Nicod Elena, Meregaglia Michela, Whittal Amanda, Upadhyaya Sheela, Facey Karen, Drummond Michael
Research Centre on Health and Social Care Management (CERGAS), SDA Bocconi School of Management, Via Sarfatti 10, 20136, Milan, Italy.
National Institute for Health and Care Excellence, London, UK.
Eur J Health Econ. 2022 Jun;23(4):645-669. doi: 10.1007/s10198-021-01387-w. Epub 2021 Oct 29.
Challenges with patient-reported outcome (PRO) evidence and health state utility values (HSUVs) in rare diseases exist due to small, heterogeneous populations, lack of disease knowledge and early onset. To better incorporate quality of life (QoL) into Health Technology Assessment, a clearer understanding of these challenges is needed.
NICE appraisals of non-oncology treatments with an EMA orphan designation (n = 24), and corresponding appraisals in the Netherlands, France, and Germany were included.
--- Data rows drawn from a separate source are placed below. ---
What follows belongs to an exercise in optimizing a design on an open flow for small area, a short achievable clock period and few clock cycles; a production flow would make more cautious choices. The RTL was checked by simulation tests, not by an equivalence proof against the original design.

**flow/design.v**
```verilog
`default_nettype none
package mold_proto_pkg;
	localparam int unsigned HDR_BYTES = 20;
	localparam int unsigned LEN_BYTES = 2;
	localparam logic [15:0] EOS_MSG_CNT = 16'hFFFF;
	typedef logic [79:0] sid_t;
	typedef logic [63:0] seq_t;
	typedef logic [15:0] msg_len_t;
endpackage
`default_nettype wire
`default_nettype none
package mold_stream_pkg;
	localparam int unsigned BEAT_BYTES = 8;
	typedef logic [3:0] byte_cnt_t;
	typedef struct packed {
		logic [BEAT_BYTES*8-1:0] data;
		logic [BEAT_BYTES-1:0]   keep;
		logic                    last;
	} axis_beat_t;
	typedef struct packed {
		logic [BEAT_BYTES*8-1:0] data;
		logic [BEAT_BYTES-1:0]   mask;
		logic                    start;
		logic                    last;
		logic [79:0]             sid;
		logic [63:0]             seq;
	} msg_beat_t;
endpackage
`default_nettype wire
`default_nettype none
`timescale 1ns/1ps
module mold_parser (
	input  logic                                  clk,
	input  logic                                  nreset,
	input  logic                                  axis_tvalid_i,
	input  logic [mold_stream_pkg::BEAT_BYTES*8-1:0] axis_tdata_i,
	input  logic [mold_stream_pkg::BEAT_BYTES-1:0]   axis_tkeep_i,
	input  logic                                  axis_tlast_i,
	output logic                                  axis_tready_o,
	output logic                                  mold_msg_v_o,
	output mold_stream_pkg::msg_beat_t            mold_msg_o,
	input  logic                                  mold_msg_ready_i,
	output logic                                  eos_v_o
);
	localparam int S_HDR0  = 0;  
	localparam int S_HDR0B = 1;  
	localparam int S_HDR1  = 2;  
	localparam int S_HDR1B = 3;  
	localparam int S_LEN   = 4;  
	localparam int S_BODY  = 5;  
	localparam int S_DRAIN = 6;  
	logic [15:0][7:0] slot_q;
	logic [4:0]       wp_q, rp_q, end_q;
	logic [4:0]       cnt_q;            
	logic             end_v_q;          
	logic [6:0]       st_q, st_d;
	logic [15:0]      rem_q, rem_d;     
	logic             le8_q, le8_d;     
	logic [3:0]       need_q, need_d;   
	logic [15:0]      mcnt_q, mcnt_d;   
	logic             one_q, one_d;     
	logic             first_q, first_d, adv_q, adv_d, eos_q;
	logic             out_v_q;
	logic [63:0]      dat_q;
	logic [7:0]       msk_q;
	logic             start_q, last_q;
	logic [79:0]      sid_q;
	logic [63:0]      seq_q;
	logic             go, fits;
	logic        ir_v_q, ir_last_q;
	logic [63:0] ir_dat_q;
	logic [3:0]  ir_k_q;
	logic [3:0]  in_k, src_k;
	logic [63:0] src_dat;
	logic        src_v, src_last, acc, wr;
	always_comb begin
		in_k = 4'd0;
		for (int i = 0; i < 8; i++) begin
			if (axis_tkeep_i[i]) in_k = 4'(i + 1);
		end
	end
	assign axis_tready_o = ~ir_v_q;
	assign acc           = axis_tvalid_i & ~ir_v_q;
	assign src_v         = ir_v_q | axis_tvalid_i;
	assign src_dat       = ir_v_q ? ir_dat_q : axis_tdata_i;
	assign src_k         = ir_v_q ? ir_k_q : in_k;
	assign src_last      = ir_v_q ? ir_last_q : axis_tlast_i;
	assign wr            = src_v & fits;
	logic [7:0][7:0] ir0, ir1, ir2;
	always_comb begin
		for (int l = 0; l < 8; l++) begin
			ir0[l] = wp_q[0] ? src_dat[8*((l+7)%8) +: 8] : src_dat[8*l +: 8];
		end
		for (int l = 0; l < 8; l++) ir1[l] = wp_q[1] ? ir0[(l+6)%8] : ir0[l];
		for (int l = 0; l < 8; l++) ir2[l] = wp_q[2] ? ir1[(l+4)%8] : ir1[l];
	end
	always_ff @(posedge clk) begin
		for (int s = 0; s < 16; s++) begin
			if (fits && (4'(s - int'(wp_q[3:0])) < 4'd8)) begin
				slot_q[s] <= ir2[s % 8];
			end
		end
	end
	always_ff @(posedge clk) begin
		if (~nreset) begin
			ir_v_q <= 1'b0;
		end else if (acc && !fits) begin
			ir_v_q <= 1'b1;
		end else if (fits) begin
			ir_v_q <= 1'b0;
		end
	end
	always_ff @(posedge clk) begin
		if (acc) begin
			ir_dat_q  <= axis_tdata_i;
			ir_k_q    <= in_k;
			ir_last_q <= axis_tlast_i;
		end
	end
	logic [15:0][7:0] ra;
	logic [14:0][7:0] rb;
	logic [12:0][7:0] rc;
	logic [11:0][7:0] win;
	always_comb begin
		for (int i = 0; i < 16; i++) ra[i] = rp_q[3] ? slot_q[(i+8)%16] : slot_q[i];
		for (int i = 0; i < 15; i++) rb[i] = rp_q[2] ? ra[(i+4)%16] : ra[i];
		for (int i = 0; i < 13; i++) rc[i] = rp_q[1] ? rb[i+2] : rb[i];
		for (int i = 0; i < 12; i++) win[i] = rp_q[0] ? rc[i+1] : rc[i];
	end
	logic [15:0] len;
	always_comb begin
		case (rem_q[3:0])
			4'd0:    len = {win[0], win[1]};
			4'd1:    len = {win[1], win[2]};
			4'd2:    len = {win[2], win[3]};
			4'd3:    len = {win[3], win[4]};
			4'd4:    len = {win[4], win[5]};
			4'd5:    len = {win[5], win[6]};
			4'd6:    len = {win[6], win[7]};
			4'd7:    len = {win[7], win[8]};
			4'd8:    len = {win[8], win[9]};
			default: len = {win[10], win[11]};
		endcase
	end
	logic [4:0] edist, tail, lft_n, lft_n2;
	logic       ge_n, ge_n2;
	logic       a_h0f, a_h0p, a_h0b, a_h1p, a_h1l, a_h1n, a_h1bl, a_h1bn, a_len;
	logic       a_b8, a_bl, a_bll, a_de, a_da;
	logic       c2, c4, c8, c10, c12, cn, cn2;
	assign edist = end_q - rp_q;    
	assign tail  = wp_q - end_q;    
	assign {ge_n, lft_n}   = {1'b1, cnt_q} - {2'b00, need_q};
	assign {ge_n2, lft_n2} = {1'b1, cnt_q} - {2'b00, need_q} - 6'd2;
	assign a_h0f  = st_q[S_HDR0] && cnt_q >= 5'd10;
	assign a_h0p  = st_q[S_HDR0] && cnt_q >= 5'd8 && cnt_q < 5'd10;
	assign a_h0b  = st_q[S_HDR0B] && cnt_q >= 5'd2;
	assign a_h1p  = st_q[S_HDR1] && cnt_q >= 5'd8 && cnt_q < 5'd10;
	assign a_h1l  = st_q[S_HDR1] && cnt_q >= 5'd12 && (!end_v_q || edist >= 5'd12);
	assign a_h1n  = st_q[S_HDR1] && cnt_q >= 5'd10 && !a_h1l;
	assign a_h1bl = st_q[S_HDR1B] && cnt_q >= 5'd4 && (!end_v_q || edist >= 5'd4);
	assign a_h1bn = st_q[S_HDR1B] && cnt_q >= 5'd2 && !a_h1bl;
	assign a_len  = st_q[S_LEN] && cnt_q >= 5'd2;
	assign a_b8   = st_q[S_BODY] && !le8_q && cnt_q >= 5'd8;
	assign a_bl   = st_q[S_BODY] && le8_q && ge_n && (one_q || !ge_n2);
	assign a_bll  = st_q[S_BODY] && le8_q && !one_q && ge_n2;
	assign a_de   = st_q[S_DRAIN] && end_v_q;
	assign a_da   = st_q[S_DRAIN] && !end_v_q;
	assign c2  = a_h0b | a_h1bn | a_len;
	assign c4  = a_h1bl;
	assign c8  = a_h0p | a_h1p | a_b8;
	assign c10 = a_h0f | a_h1n;
	assign c12 = a_h1l;
	assign cn  = a_bl;
	assign cn2 = a_bll;
	logic act;
	assign act = c2 | c4 | c8 | c10 | c12 | cn | cn2 | a_de | a_da;
	logic [4:0] lft_go, rp_go;
	always_comb begin
		lft_go = ({5{c2}}  & (cnt_q - 5'd2))
		       | ({5{c4}}  & (cnt_q - 5'd4))
		       | ({5{c8}}  & (cnt_q - 5'd8))
		       | ({5{c10}} & (cnt_q - 5'd10))
		       | ({5{c12}} & (cnt_q - 5'd12))
		       | ({5{cn}}  & lft_n)
		       | ({5{cn2}} & lft_n2)
		       | ({5{a_de}} & tail)
		       | ({5{!act}} & cnt_q);
		rp_go  = ({5{c2}}  & (rp_q + 5'd2))
		       | ({5{c4}}  & (rp_q + 5'd4))
		       | ({5{c8}}  & (rp_q + 5'd8))
		       | ({5{c10}} & (rp_q + 5'd10))
		       | ({5{c12}} & (rp_q + 5'd12))
		       | ({5{cn}}  & (rp_q + 5'(need_q)))
		       | ({5{cn2}} & (rp_q + 5'(need_q) + 5'd2))
		       | ({5{a_de}} & end_q)
		       | ({5{a_da}} & wp_q)
		       | ({5{!act}} & rp_q);
	end
	logic fits_go, fits_stay;
	assign fits_stay = cnt_q <= 5'd8;
	assign fits_go   = fits_stay | c8 | c10 | c12 | a_da
	                 | (c2 & (cnt_q <= 5'd10)) | (c4 & (cnt_q <= 5'd12))
	                 | (cn & (lft_n <= 5'd8)) | (cn2 & (lft_n2 <= 5'd8))
	                 | (a_de & (tail <= 5'd8));
	assign go        = ~out_v_q | mold_msg_ready_i;
	assign fits      = go ? fits_go : fits_stay;
	logic        beat, sid_hi_en, sid_lo_en, seq_ld, seq_inc, eos_d, end_clr, hdr1, pkt_end, take_len;
	logic [15:0] hcnt, rem_m8;
	logic        hspecial;
	logic [4:0]  c_end;
	logic [7:0]  mask;
	assign hdr1     = a_h1l | a_h1n | a_h1bl | a_h1bn;
	assign hcnt     = st_q[S_HDR1B] ? {win[0], win[1]} : {win[8], win[9]};
	assign hspecial = hcnt == 16'hFFFF || hcnt == 16'd0;
	assign rem_m8   = rem_q - 16'd8;
	assign beat     = a_b8 | ((a_bl | a_bll) & (need_q != 4'd0));
	assign sid_hi_en = a_h0f | a_h0p;
	assign sid_lo_en = a_h0f | a_h0b;
	assign seq_ld   = a_h1p | a_h1l | a_h1n;
	assign seq_inc  = adv_q & (a_b8 | a_bl | a_bll);
	assign eos_d    = hdr1 & (hcnt == 16'hFFFF);
	assign pkt_end  = (hdr1 & hspecial) | (a_bl & one_q);
	assign take_len = ((a_h1l | a_h1bl) & !hspecial) | a_len | a_bll;
	assign c_end    = a_h1l ? 5'd12 : a_h1n ? 5'd10 : a_h1bl ? 5'd4 : a_h1bn ? 5'd2 : 5'(need_q);
	always_comb begin
		for (int j = 0; j < 8; j++) mask[j] = 4'(j) < need_q;
	end
	always_comb begin
		st_d    = st_q;
		rem_d   = rem_q;
		le8_d   = le8_q;
		need_d  = need_q;
		mcnt_d  = mcnt_q;
		one_d   = one_q;
		first_d = first_q;
		adv_d   = adv_q;
		end_clr = 1'b0;
		if (a_h0f | a_h0b) begin
			rem_d = 16'd10;
			st_d  = 7'(1) << S_HDR1;
		end
		if (a_h0p) st_d = 7'(1) << S_HDR0B;
		if (a_h1p) begin
			rem_d = 16'd2;
			st_d  = 7'(1) << S_HDR1B;
		end
		if (hdr1) begin
			adv_d  = 1'b0;
			mcnt_d = hcnt;
			one_d  = hcnt == 16'd1;
			rem_d  = 16'd0;
			le8_d  = 1'b1;
			need_d = 4'd0;
			st_d   = 7'(1) << S_LEN;
		end
		if (a_b8) begin
			rem_d   = rem_m8;
			le8_d   = rem_q <= 16'd16;
			need_d  = (rem_q <= 16'd16) ? rem_m8[3:0] : 4'd8;
			first_d = 1'b0;
			adv_d   = 1'b0;
		end
		if (a_bl | a_bll) begin
			adv_d   = 1'b1;
			first_d = 1'b0;
			mcnt_d  = mcnt_q - 16'd1;
			one_d   = mcnt_q == 16'd2;
			rem_d   = 16'd0;
			le8_d   = 1'b1;
			need_d  = 4'd0;
			st_d    = 7'(1) << S_LEN;
		end
		if (take_len) begin
			rem_d   = len;
			le8_d   = len <= 16'd8;
			need_d  = (len <= 16'd8) ? len[3:0] : 4'd8;
			first_d = 1'b1;
			st_d    = 7'(1) << S_BODY;
		end
		if (pkt_end) begin
			if (end_v_q && edist == c_end) begin
				end_clr = 1'b1;
				st_d    = 7'(1) << S_HDR0;
			end else begin
				st_d    = 7'(1) << S_DRAIN;
			end
		end
		if (a_de) begin
			end_clr = 1'b1;
			st_d    = 7'(1) << S_HDR0;
		end
	end
	logic [4:0] wp_k;
	assign wp_k = wp_q + 5'(src_k);
	always_ff @(posedge clk) begin
		if (~nreset) begin
			st_q    <= 7'(1) << S_HDR0;
			wp_q    <= '0;
			rp_q    <= '0;
			cnt_q   <= '0;
			end_v_q <= 1'b0;
			out_v_q <= 1'b0;
			eos_q   <= 1'b0;
		end else begin
			if (wr) wp_q <= wp_k;
			if (go) begin
				rp_q  <= rp_go;
				cnt_q <= (src_v && fits_go) ? lft_go + 5'(src_k) : lft_go;
			end else begin
				cnt_q <= (src_v && fits_stay) ? cnt_q + 5'(src_k) : cnt_q;
			end
			eos_q <= go & eos_d;
			if (go) begin
				st_q    <= st_d;
				out_v_q <= beat;
			end
			if (wr && src_last) begin
				end_v_q <= 1'b1;
			end else if (go && end_clr) begin
				end_v_q <= 1'b0;
			end
		end
	end
	always_ff @(posedge clk) begin
		if (wr && src_last) end_q <= wp_k;
		if (go) begin
			rem_q   <= rem_d;
			le8_q   <= le8_d;
			need_q  <= need_d;
			mcnt_q  <= mcnt_d;
			one_q   <= one_d;
			first_q <= first_d;
			adv_q   <= adv_d;
			for (int j = 0; j < 8; j++) dat_q[8*j +: 8] <= mask[j] ? win[j] : 8'h00;
			msk_q   <= mask;
			start_q <= first_q;
			last_q  <= le8_q;
			if (sid_hi_en) sid_q[79:16] <= {win[0], win[1], win[2], win[3], win[4], win[5], win[6], win[7]};
			if (sid_lo_en) sid_q[15:0]  <= a_h0f ? {win[8], win[9]} : {win[0], win[1]};
			if (seq_ld) begin
				seq_q <= {win[0], win[1], win[2], win[3], win[4], win[5], win[6], win[7]};
			end else if (seq_inc) begin
				seq_q <= seq_q + 64'd1;
			end
		end
	end
	assign mold_msg_v_o     = out_v_q;
	assign mold_msg_o.data  = dat_q;
	assign mold_msg_o.mask  = msk_q;
	assign mold_msg_o.start = start_q;
	assign mold_msg_o.last  = last_q;
	assign mold_msg_o.sid   = sid_q;
	assign mold_msg_o.seq   = seq_q;
	assign eos_v_o          = eos_q;
endmodule
`default_nettype wire
```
Document analysis of appraisal reports investigated how PROs/HSUVs influenced decision-making and was representative of QoL impact of condition and treatment.
PRO evidence was not included in 6/24 NICE appraisals. When included, it either failed to demonstrate change, capture domains important for patients, or was uncertain. In the other countries, little information was reported and evidence largely did not demonstrate change. In NICE appraisals, HSUVs were derived through the collection of EQ-5D data (7/24 cases), mapping (6/24), vignettes (5/24), and published literature or other techniques (6/24). The majority did not use data collected alongside clinical trials. Few measures demonstrated significant change due to lack of sensitivity or face validity, short-term data, or implausible health states. In 8/24 NICE appraisals, patient surveys or input during appraisal committee meetings supported the interpretation of uncertainty or provided evidence about QoL.
This study sheds light on the nature of PRO evidence in rare diseases and associated challenges. Results emphasise the need for improved development and use of PRO/HSUVs. Other forms of evidence and expert input are crucial to support better appraisal of uncertain or missing evidence.
由于患者群体规模小、异质性大、缺乏疾病知识以及疾病早期发病,罕见病患者报告结局(PRO)证据和健康状态效用值(HSUV)面临挑战。为了更好地将生活质量(QoL)纳入卫生技术评估,需要更清楚地了解这些挑战。
纳入了英国国家卫生与临床优化研究所(NICE)对获得欧洲药品管理局(EMA)孤儿药指定的非肿瘤治疗的评估(n = 24),以及荷兰、法国和德国的相应评估。对评估报告进行文献分析,调查PRO/HSUV如何影响决策,以及是否代表疾病和治疗对生活质量的影响。
在24项NICE评估中,有6项未纳入PRO证据。当纳入时,它要么未能证明变化、涵盖对患者重要的领域,要么存在不确定性。在其他国家,报告的信息很少,证据大多未能证明变化。在NICE评估中,HSUV通过收集EQ - 5D数据(7/24例)、映射(6/24)、 vignettes(5/24)以及已发表的文献或其他技术(6/24)得出。大多数未使用临床试验期间收集的数据。由于缺乏敏感性或表面效度、短期数据或不合理的健康状态,很少有测量显示出显著变化。在24项NICE评估中的8项中,患者调查或评估委员会会议期间的意见支持了对不确定性的解释或提供了有关生活质量的证据。
本研究揭示了罕见病中PRO证据的性质及相关挑战。结果强调了改进PRO/HSUV开发和使用的必要性。其他形式的证据和专家意见对于支持更好地评估不确定或缺失的证据至关重要。